ADM home browse the video catalog television series info join our mailing list send us your feedback cool links to alternative media site map search our video catalog visit CDI's new security media center



  Show Transcript
Nuclear War Between India and Pakistan?
Produced December 13, 1999

 
 

 

NARRATOR: India and Pakistan each exploded five nuclear devices in a series of weapons tests last May, raising worldwide concern about the possibility of nuclear war on the Indian subcontinent. What led to the recent nuclear tests? And where does the world go from here? Can the nuclear neighbors, long mired in a bloody territorial dispute, resolve their differences before it is too late? This week, America's Defense Monitor will explore the grim possibility of nuclear war between India and Pakistan

India and Pakistan's recent atomic explosions raised the specter of nuclear war in an already tense region. The nuclear neighbors have fought each other in three separate wars in the past half-century. India also shares a border with China, and a territorial dispute there led to war in 1962.

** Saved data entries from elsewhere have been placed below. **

$ cat src/rtl/crcsc_pkg.sv
// Package for the CRC-32 signature classifier: constants, register map, class codes
// and the byte-wide reflected CRC-32 update. Depends on nothing.
`default_nettype none

package crcsc_pkg;

   localparam int unsigned CRC_W  = 32;
   localparam int unsigned BYTE_W = 8;
   localparam int unsigned CSR_ADDR_W = 4;
   localparam int unsigned CSR_DATA_W = 32;

   localparam logic [CRC_W-1:0] CRC_POLY   = 32'hEDB8_8320;
   localparam logic [CRC_W-1:0] CRC_PRESET = 32'hFFFF_FFFF;

   localparam logic [CRC_W-1:0] SIG_FIRST_RESET  = 32'hC787_5F27;
   localparam logic [CRC_W-1:0] SIG_SECOND_RESET = 32'hBB79_B1B2;
   localparam logic [CRC_W-1:0] SIG_THIRD_RESET  = 32'h3CA0_06E6;

   // Register index within the map; byte address is four times the index.
   localparam logic [1:0] REG_SIG_FIRST  = 2'd0;
   localparam logic [1:0] REG_SIG_SECOND = 2'd1;
   localparam logic [1:0] REG_SIG_THIRD  = 2'd2;

   typedef logic [1:0] class_type;

   localparam class_type CLASS_FIRST  = 2'd0;
   localparam class_type CLASS_SECOND = 2'd1;
   localparam class_type CLASS_THIRD  = 2'd2;

   // One byte through the reflected CRC, least significant bit first.
   function automatic logic [CRC_W-1:0] crc_byte(input logic [CRC_W-1:0] crc,
                                                 input logic [BYTE_W-1:0] data);
      logic [CRC_W-1:0] c;
      c = crc ^ {{(CRC_W-BYTE_W){1'b0}}, data};
      for (int i = 0; i < BYTE_W; i++) begin
         c = c[0] ? ((c >> 1) ^ CRC_POLY) : (c >> 1);
      end
      return c;
   endfunction

endpackage

`default_nettype wire

$ cat src/rtl/crcsc_stream_if.sv
// Valid/ready channel interfaces for the byte stream and the result stream.
// Depends on crcsc_pkg for widths and the class type.
`default_nettype none

interface crcsc_req_if;
   logic                            valid;
   logic                            ready;
   logic [crcsc_pkg::BYTE_W-1:0]    data_byte;
   logic                            last_byte;

   modport source (output valid, output data_byte, output last_byte, input ready);
   modport sink   (input valid, input data_byte, input last_byte, output ready);
endinterface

KHELI: In a sense, the psychological barrier against war isn't there in South Asia...

NARRATOR: Shirin Tahir-Kheli, a former staff member of the National Security Council, is a distinguished scholar at the Foreign Policy Research Institute.

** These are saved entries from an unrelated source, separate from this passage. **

## src/design/bezier_point_antialias_splat_macros.svh

```systemverilog
// ----------------------------------------------------------------------------
// bezier point splat assertion macros
// shared concurrent assertion forms for the splat design
// ----------------------------------------------------------------------------
`ifndef BEZIER_POINT_ANTIALIAS_SPLAT_MACROS_SVH
`define BEZIER_POINT_ANTIALIAS_SPLAT_MACROS_SVH

// property must hold at every edge outside reset
`define BPAS_ASSERT(lbl, clk, rst_n, prop, msg) \
    lbl: assert property (@(posedge clk) disable iff (!rst_n) prop) else $error(msg);

// condition must never be seen outside reset
`define BPAS_NEVER(lbl, clk, rst_n, cond, msg) \
    lbl: assert property (@(posedge clk) disable iff (!rst_n) !(cond)) else $error(msg);

`endif

```

## src/design/bpas_pkg.sv

```systemverilog
// ----------------------------------------------------------------------------
// bpas_pkg
// types and constants shared by the bezier point splat modules
// ----------------------------------------------------------------------------
package bpas_pkg;

    localparam int COORD_W       = 10;
    localparam int INTEN_W       = 8;
    localparam int T_W           = 17;
    localparam int T_BITS        = 16;
    localparam int NUM_PTS       = 4;
    localparam int NUM_NBR       = 9;
    localparam int CFG_REG_COUNT = 8;
    localparam int CFG_IDX_W     = 8;
    localparam int CFG_DATA_W    = 16;

    localparam logic [T_W-1:0] T_ONE = T_W'(1) << T_BITS;

    // register indexes
    localparam logic [CFG_IDX_W-1:0] CFG_CTRL0_X = 8'd0;
    localparam logic [CFG_IDX_W-1:0] CFG_CTRL0_Y = 8'd1;
    localparam logic [CFG_IDX_W-1:0] CFG_CTRL1_X = 8'd2;
    localparam logic [CFG_IDX_W-1:0] CFG_CTRL1_Y = 8'd3;
    localparam logic [CFG_IDX_W-1:0] CFG_CTRL2_X = 8'd4;
    localparam logic [CFG_IDX_W-1:0] CFG_CTRL2_Y = 8'd5;
    localparam logic [CFG_IDX_W-1:0] CFG_CTRL3_X = 8'd6;
    localparam logic [CFG_IDX_W-1:0] CFG_CTRL3_Y = 8'd7;

    typedef logic [COORD_W-1:0] coord_t;
    typedef logic [INTEN_W-1:0] inten_t;

    typedef struct packed {
        logic [NUM_PTS-1:0][COORD_W-1:0] x;
        logic [NUM_PTS-1:0][COORD_W-1:0] y;
    } ctrl_pts_t;

    // nine candidate pixels of one t, in visit order
    typedef struct packed {
        logic [NUM_NBR-1:0]              mask;
        logic [NUM_NBR-1:0][COORD_W-1:0] x;
        logic [NUM_NBR-1:0][COORD_W-1:0] y;
        logic [NUM_NBR-1:0][INTEN_W-1:0] inten;
    } cand_t;

endpackage

```

## src/design/bpas_emit.sv

```systemverilog
// ----------------------------------------------------------------------------
// bpas_emit
// holds one candidate set; one covered pixel per cycle while m_tready is high
// ----------------------------------------------------------------------------
`include "bezier_point_antialias_splat_macros.svh"

module bpas_emit
    import bpas_pkg::*;
(
    input  logic        clk,
    input  logic        rst_n,
    input  logic        in_valid,
    output logic        in_ready,
    input  cand_t       cand,
    output logic        m_tvalid,
    input  logic        m_tready,
    output logic [31:0] m_tdata,
    output logic        m_tlast
);

    logic               hold_valid_reg;
    logic               hold_valid_next;
    logic [NUM_NBR-1:0] pend_reg;
    logic [NUM_NBR-1:0] pend_next;
    cand_t              hold_reg;
    logic               m_tvalid_reg;
    logic               m_tvalid_next;
    coord_t             pixel_x_reg;
    coord_t             pixel_y_reg;
    inten_t             inten_reg;
    logic               last_reg;

    logic               out_free;
    logic               take;
    logic               load;
    logic [NUM_NBR-1:0] low;
    logic [NUM_NBR-1:0] rest;
    logic [3:0]         sel;

    assign out_free = !m_tvalid_reg || m_tready;
    assign take     = hold_valid_reg && out_free;
    assign low      = pend_reg & (~pend_reg + NUM_NBR'(1));
    assign rest     = pend_reg & ~low;
    assign in_ready = !hold_valid_reg || (take && (rest == '0));
    assign load     = in_valid && in_ready;

    // lowest pending candidate goes first
    always_comb
    begin
        sel = '0;
        for (int n = NUM_NBR - 1; n >= 0; n--)
        begin
            if (pend_reg[n])
            begin
                sel = 4'(n);
            end
        end
    end

    always_comb
    begin
        hold_valid_next = hold_valid_reg;
        pend_next       = pend_reg;
        m_tvalid_next   = m_tvalid_reg;
        if (out_free)
        begin
            m_tvalid_next = take;
        end
        if (take)
        begin
            pend_next       = rest;
            hold_valid_next = (rest != '0);
        end
        if (load)
        begin
            pend_next       = cand.mask;
            hold_valid_next = (cand.mask != '0);
        end
    end

    always_ff @(posedge clk or negedge rst_n)
    begin
        if (!rst_n)
        begin
            hold_valid_reg <= 1'b0;
            pend_reg       <= '0;
            m_tvalid_reg   <= 1'b0;
        end
        else
        begin
            hold_valid_reg <= hold_valid_next;
            pend_reg       <= pend_next;
            m_tvalid_reg   <= m_tvalid_next;
        end
    end

    always_ff @(posedge clk)
    begin
        if (load)
        begin
            hold_reg <= cand;
        end
        if (take)
        begin
            pixel_x_reg <= hold_reg.x[sel];
            pixel_y_reg <= hold_reg.y[sel];
            inten_reg   <= hold_reg.inten[sel];
            last_reg    <= (rest == '0);
        end
    end

    assign m_tvalid = m_tvalid_reg;
    assign m_tdata  = {4'd0, inten_reg, pixel_y_reg, pixel_x_reg};
    assign m_tlast  = last_reg;

    `BPAS_ASSERT(a_hold_has_work, clk, rst_n, hold_valid_reg |-> (pend_reg != '0), "held set without pending pixel")
    `BPAS_ASSERT(a_load_covered, clk, rst_n, (load && (cand.mask != '0)) |=> hold_valid_reg, "covered set not held")
    `BPAS_ASSERT(a_out_from_hold, clk, rst_n, $rose(m_tvalid_reg) |-> $past(hold_valid_reg), "item sent without held set")

endmodule

```

## config.mk

```make
export PLATFORM = sky130hd
export DESIGN_NAME = bpas_emit
export DESIGN_NICKNAME = d
export VERILOG_FILES = /design/src/design/bpas_pkg.sv /design/src/design/bpas_emit.sv
export VERILOG_INCLUDE_DIRS = /design/src /design/src/design
export SDC_FILE = /design/constraint.sdc
export NUM_CORES = 1
export LEC_CHECK = 0
export BUFFER_PORTS_ARGS = -buffer_cell sky130_fd_sc_hd__buf_2
export CORE_ASPECT_RATIO = 0.9
export CORE_MARGIN = 2
export CORE_UTILIZATION = 57
export CTS_CLUSTER_DIAMETER = 200
export DETAILED_ROUTE_END_ITERATION = 6
export GPL_TIMING_DRIVEN = 0
export PLACE_DENSITY = 0.93
export SYNTH_ARGS = -nofsm -noshare
export SYNTH_HDL_FRONTEND = slang
export SYNTH_SLANG_ARGS = --single-unit
```

## constraint.sdc

```tcl
create_clock -name clk -period 19.1 [get_ports clk]
set_input_delay 0.955 -clock clk [delete_from_list [all_inputs] [get_ports clk]]
set_output_delay 0.955 -clock clk [all_outputs]
set_load 0.01 [all_outputs]
```

==> results.cfg, run 1 <==
[run_status]
outcome = complete, no violations

[routing]
drt-vias-per-instance = 6.12
dr_total_vias = 8496
postRouteWirelength_um = 32300
drt-pass1-iter-count = 5
drtAntennaViolNets = 0
initialDrtViolationCount = 793
route.detailed.drc = 0
wl_per_cell_um = 23.3

[yosys]
yosysMostFrequentCell = edfxtp_1
synthMuxAreaShare = 0.0251
ys_seq_elements = 292
synth_top_family_by_area = compound AO/OA/AOI/OAI gates
synth_cell_types = 46
seq_area_frac_synth = 0.756
post_synth_fa_ha_maj_area_fraction = 0.000868
ys_top_cells_by_area = edfxtp_1, a211oi_1, dfrtp_1
syn-mean-instance-area_um2 = 15.2
synth_ff_type = edfxtp_1
syn_inst = 759
synthArstFlopShare = 0.0377
netlist.area_leader.share = 0.732
yosys-top-cells-count = edfxtp_1, o21ai_0, a21oi_1
synth_edf_count = 281
ys_warn_count = 0
syn_area_um2 = 11500
yosys.area.top_type = edfxtp_1
synth-compound-area-share = 0.123
synth-xor-area-share = 0
synth-simple-area-share = 0.0694

[cells_and_area]
syn_to_final_growth_pct = 25.6
fin_util = 0.727
fin_nets = 1368
multiInputGateArea_um2 = 2530
drive_above_1_share = 0.348
regArea_um2 = 8710
fillCellCount = 1244
final_cells = 1388
largest_reg_flops = 252

[cts]
cts_buffers = 29
clock-sinks = 292
post_cts_buffers = 0
postCtsResizedCells = 0
cts_tree = yes
cts_max_level = 1
clock_latency_ns = 0.54
clk_pin_slew_worst_paths_ns = 0.06
cts_hold_buf = 0
root_buffer = clkbuf_16
cts_buffer_depth = 3

[floorplanning]
die_h_um = 139
io_pins = 300
rows = 49
core-area_um2 = 19900
die_area_um2 = 21400
initial_core_util = 0.578
fp.dieW_um = 154

[worst_setup_path]
required_ns = 19.35
worst-path-buf-inv = 7
r2r-end = hold_reg[76]$_DFFE_PP_
r2r_start = pend_reg[3]$_DFFE_PN0P_
rrSetupSlack_ns = 15.56
cp_cell_sequence = buf_6 -> or4_4 -> a2111oi_4 -> a21oi_2 -> o31ai_4 -> buf_8 -> buf_8 -> buf_8 -> buf_8 -> buf_8 -> buf_16
setup.worst_path.end_class = flip-flop
reg2reg_depth = 11
startpoint_type = flip-flop
cp.arrival_ns = 3.78
crit_type = flip-flop to flip-flop
cp_max_fo = 21
max_stage_delay_ns = 0.57
cp_common_cell = buf_8
slowest_stage = or4_4
path_delay_family = buffers and inverters

[power_and_ir_drop]
p_total_w = 0.00277
leakagePower_nw = 5.40
peakVddDrop_mv = 0.105
p_per_area_nw_per_um2 = 191

[sta]
hold-worst-slack_ns = 0.287
finalMaxSlewViolations = 0
fin_crit_ns = 3.54
max_freq_mhz = 283
skew_ns = 0.0134
report.final.hold_viol_count = 0
final.setup.tns_ns = 0
rsz0062_at_grt = false
slew-limit-headroom = 0.192
fin_crit_sh = 0.185
tightest_slew_ns = 1.20
finalSetupViolCount = 0

[placement]
gp_congestion = 0.873
place_hpwl_um = 22800
port_buffers = 295
placed_cells = 1327

[grt]
antenna_found_initial = 8
grt_pass1_wl_um = 47700
grt_usage = 0.297
gr-total-overflow = 0
grt_pass1_vias = 8733
grt_max_degree = 33

[hold_path]
hp-class = input port to asynchronous set/reset pin

[job]
maxCapViolations = 0
==> through the flow <==
| stage | worst slack (ns) | area, µm² |
|---|---|---|
| global route | 15.39 | 14500 |
| floorplan | 10.54 | 11500 |
| finish | 15.56 | 14500 |
| detailed placement | 15.59 | 13600 |
| CTS | 15.57 | 14500 |
| global placement | 8.50 | 13300 |
==> report_power, final <==
part,internal (W),switching (W)
Clock,0.000293,0.000231
Sequential,0.00101,0.0000611
Combinational,0.000394,0.000785
==> worst reg2reg max path, stage by stage, from the launching register on <==
cell and delay, ns:
dfrtp_1 0.39, buf_6 0.15, or4_4 0.57, a2111oi_4 0.23, a21oi_2 0.12, o31ai_4 0.48
buf_8 0.26, buf_8 0.21, buf_8 0.20, buf_8 0.22, buf_8 0.22, buf_16 0.18
==> worst max path at each step <==
| stage | startpoint | depth (start not counted) | end |
|---|---|---|---|
| 2_1_floorplan | pend_reg[3]$_DFFE_PN0P_ | 6 | pend_reg[1]$_DFFE_PN0P_ |
| 3_3_place_gp | pend_reg[3]$_DFFE_PN0P_ | 6 | pend_reg[2]$_DFFE_PN0P_ |
| 3_5_place_dp | pend_reg[3]$_DFFE_PN0P_ | 11 | hold_reg[76]$_DFFE_PP_ |
| 4_1_cts | pend_reg[3]$_DFFE_PN0P_ | 11 | hold_reg[76]$_DFFE_PP_ |
| 5_1_grt | pend_reg[4]$_DFFE_PN0P_ | 11 | hold_reg[76]$_DFFE_PP_ |
| 6_report | pend_reg[3]$_DFFE_PN0P_ | 11 | hold_reg[76]$_DFFE_PP_ |
==> area by class of cell <==
| cell class | count | area share |
|---|---|---|
| flip-flops and latches | 292 | 0.602 |
| multi-input cells | 400 | 0.175 |
| repair buffers | 310 | 0.120 |
| clock buffers | 36 | 0.0519 |
| well taps | 255 | 0.0220 |
| plain buffers | 63 | 0.0187 |
| clock inverters | 17 | 0.00786 |
| inverters | 7 | 0.00181 |
| diodes | 8 | 0.00138 |
==> layout by cell type (no fill, tap or decap), types with 2 or more instances in the layout <==
| master | n |
|---|---|
| clkinv_2 | 3 |
| nand3_1 | 47 |
| nor2_1 | 8 |
| o22ai_1 | 28 |
| diode_2 | 8 |
| buf_2 | 301 |
| a21o_1 | 6 |
| buf_1 | 4 |
| a211oi_1 | 39 |
| o21ai_0 | 53 |
| buf_6 | 2 |
| buf_4 | 5 |
| conb_1 | 4 |
| nor4_1 | 8 |
| nand4_1 | 23 |
| and3_1 | 16 |
| clkinv_1 | 9 |
| o2111ai_1 | 23 |
| o211a_1 | 2 |
| nand2b_1 | 5 |
| clkbuf_1 | 54 |
| edfxtp_1 | 281 |
| nor3_1 | 4 |
| inv_1 | 6 |
| o311a_1 | 2 |
| or4_1 | 2 |
| dfrtp_1 | 11 |
| mux2_2 | 23 |
| mux2_4 | 2 |
| o31ai_1 | 2 |
| a21oi_1 | 48 |
| clkbuf_16 | 29 |
| o21ai_1 | 4 |
| buf_8 | 11 |
| inv_6 | 3 |
| nand2_1 | 35 |
| buf_16 | 3 |
==> kinds of logic (layout without fill, tap and decap cells) <==
kind of cell             Yosys count  count (layout)
AND/OR/NAND/NOR                  153             153
AO/OA/AOI/OAI                    217             217
multiplexers                      25              25
buffers and inverters             70             433
adder cells (fa/ha/maj)            1               1
other                              1              12
flip-flops                       292             292
==> per-layer routing <==
metal	global-route usage	part of all wire	vias up
met1	0.379	0.37	4025
li1	-	-	3747
met2	0.496	0.49	623
met3	0.0616	0.10	101
met5	0	0	-
met4	0.135	0.043	0
Note: power is estimated with default switching activity, not from simulation.
==> run 2, diff against run 1 <==
--- a/config.mk
+++ b/config.mk
@@ -9,11 +9,11 @@
 export BUFFER_PORTS_ARGS = -buffer_cell sky130_fd_sc_hd__buf_2
 export CORE_ASPECT_RATIO = 0.9
 export CORE_MARGIN = 2
-export CORE_UTILIZATION = 57
+export CORE_UTILIZATION = 53
 export CTS_CLUSTER_DIAMETER = 200
 export DETAILED_ROUTE_END_ITERATION = 6
 export GPL_TIMING_DRIVEN = 0
-export PLACE_DENSITY = 0.93
+export PLACE_DENSITY = 0.88
 export SYNTH_ARGS = -nofsm -noshare
 export SYNTH_HDL_FRONTEND = slang
 export SYNTH_SLANG_ARGS = --single-unit
==> constraint.sdc (replaced) <==
create_clock -name clk -period 3.7 [get_ports clk]
set_input_delay 0.185 -clock clk [delete_from_list [all_inputs] [get_ports clk]]
set_output_delay 0.185 -clock clk [all_outputs]
set_load 0.01 [all_outputs]
==> run 2 against run 1 <==
Setup slack worse by 15 ns. Critical path depth is 1 higher. Utilization is 7.8 points higher. Combinational power grew to 5.7 times the previous value. Critical endpoint is now hold_reg[104]$_DFFE_PP_. First-iteration DRC count rose by 52%. Non-clock buffer count grew 267. Total power rose to 5.6 times the previous value. Cell count increased by 21%. Register-to-register slack got worse by 15 ns. Clock-buffer cell count up 3. Sequential power grew to 5.2 times the previous value. Clock skew rose by 0.0070 ns.
==> results.cfg, run 2 (synthesis gave the netlist of run 1 again) <==
[cells_and_area]
final_cells = 1686
fillCellCount = 1171
largest_reg_flops = 252
final_cell_mix = buf_2, edfxtp_1, dlygate4sd3_1
final_common_cell = buf_2
syn_to_final_growth_pct = 50.1
multiInputGateArea_um2 = 2530
regArea_um2 = 8710
fin_util = 0.804
drive_above_1_share = 0.288
fin_nets = 1635

[power_and_ir_drop]
peakVddDrop_mv = 0.450
combPwrFrac = 0.440
p_switching_w = 0.00624
leakagePower_nw = 6.58
p_per_area_nw_per_um2 = 891
switching_share = 0.405
clkPwrFrac = 0.196
internal-power_w = 0.00917
p_seq_frac = 0.364

[routing]
dr_total_vias = 10300
drt-vias-per-instance = 6.10
postRouteWirelength_um = 43500
route.detailed.drc = 0
initialDrtViolationCount = 1208
wl_per_cell_um = 25.8
drt-pass1-iter-count = 6
drtAntennaViolNets = 0

[worst_setup_path]
startpoint_type = flip-flop
slowest_stage = or3_1
cp.arrival_ns = 3.74
setup.worst_path.end_class = flip-flop
cp_max_fo = 23
crit_type = flip-flop to flip-flop
cp_common_cell = buf_8
max_stage_delay_ns = 0.42
required_ns = 3.95
cp_cell_sequence = clkbuf_1 -> or3_1 -> a211oi_1 -> nor3_1 -> o31ai_4 -> buf_4 -> buf_8 -> buf_16 -> buf_8 -> buf_16 -> buf_8 -> buf_8
reg2reg_depth = 12

[cts]
clock_latency_ns = 0.57
cts_buffer_depth = 3
root_buffer = clkbuf_16
cts_max_level = 1
clk_pin_slew_worst_paths_ns = 0.07
clock-sinks = 292
cts_tree = yes
cts_buffers = 29
postCtsResizedCells = 0

[sta]
finalSetupViolCount = 0
rsz0062_at_grt = false
report.final.hold_viol_count = 0
final.setup.tns_ns = 0
layout_setup_ws_ns = 0.216
fin_crit_sh = 0.941
max_freq_mhz = 287
tightest_slew_ns = 1.19
hold-worst-slack_ns = 0.0633
skew_ns = 0.0204
fin_crit_ns = 3.48
finalMaxSlewViolations = 0
slew-limit-headroom = 0.200

[grt]
grt_max_degree = 33
grt_pass1_wl_um = 62700
grt_usage = 0.371
grt_pass1_vias = 10900
antenna_found_initial = 3
gr-total-overflow = 0

[floorplanning]
initial_core_util = 0.536
die_area_um2 = 22900
fp.dieW_um = 159
io_pins = 300
rows = 51
core-area_um2 = 21500
die_h_um = 144

[placement]
placed_cells = 1363
place_hpwl_um = 22900
gp_congestion = 0.866
dp_slack_ns = 0.0801
port_buffers = 295

[run_status]
outcome = complete, no violations

[hold_path]
hp-class = input port to asynchronous set/reset pin

[job]
maxCapViolations = 0
==> run 2: layout make-up <==
class / instances / share of cell area
Tap cell: 291 / 0.0211
Sequential cell: 292 / 0.504
Clock buffer: 39 / 0.0470
Antenna cell: 3 / 0.000434
Timing Repair Buffer: 577 / 0.256
Clock inverter: 14 / 0.00817
Multi-Input combinational cell: 400 / 0.146
Buffer: 63 / 0.0156
Inverter: 7 / 0.00152
==> run 2: routing by layer <==
metal | GRT usage | part of all wire
met5 | 0 | 0
met4 | 0.249 | 0.073
met3 | 0.0912 | 0.10
met1 | 0.406 | 0.33
met2 | 0.651 | 0.50
==> run 2: critical path: cells and delay by family, from the launching register on <==
family                 cells  cell delay [ns]
AOI/OAI and AO/OA          2             0.58
buffers and inverters      8             1.60
DFF                        1             0.38
and+or+nand+nor            2             0.58
==> run 2: timing repair <==
action | CTS | global route
hold buffers | 265 | 0
endpoints found under the hold margin | 274 | 0
setup buffers | 0 | 2
endpoints found under the setup margin | 0 | 18
==> run 2: per-stage QoR <==
stage                     area [µm²]  total power [W]
after floorplan                11500          0.00942
after global placement         13400           0.0113
after detailed placement       13700           0.0116
after CTS                      17300           0.0148
after global routing           17300           0.0159
final                          17300           0.0154
==> run 2: worst paths after layout <==
check,from,to,slack (ns)
worst max-delay path,pend_reg[4]$_DFFE_PN0P_,hold_reg[104]$_DFFE_PP_,0.22
worst min-delay path,rst_n,pend_reg[2]$_DFFE_PN0P_,0.06
worst max register to register,pend_reg[4]$_DFFE_PN0P_,hold_reg[104]$_DFFE_PP_,0.22
worst min register to register,hold_valid_reg$_DFFE_PN0P_,m_tvalid$_DFFE_PN0P_,0.55
max in group asynchronous,rst_n,pend_reg[6]$_DFFE_PN0P_,3.41
min in group clk,cand[92],hold_reg[92]$_DFFE_PP_,0.33
==> run 2: power groups by stage <==
stage                     registers (W)  clock network [W]  logic [W]
final                           0.00561            0.00302    0.00677
after global routing            0.00566            0.00314    0.00711
after CTS                       0.00551            0.00294    0.00631
after detailed placement        0.00555                  0    0.00602
after global placement          0.00590                  0    0.00542
after floorplan                 0.00584                  0    0.00359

KHELI: … when it's necessary, either as a last resort, or when it's thrust upon the leadership, war is talked about, which is unsettling.

NARRATOR: The region's most volatile dispute is the conflict between India and Pakistan over control of Kashmir--a picturesque, mostly Islamic territory which lies at the northern end of the India-Pakistan border. Today, Kashmir is divided between India and Pakistan along a 500-mile Line of Control.

But throughout Kashmir, militant groups favoring Indian control, Pakistani control, or Kashmiri independence continue to battle each other and the authorities. During the past decade, violent conflict in Kashmir has claimed nearly 30,000 lives, and created countless refugees.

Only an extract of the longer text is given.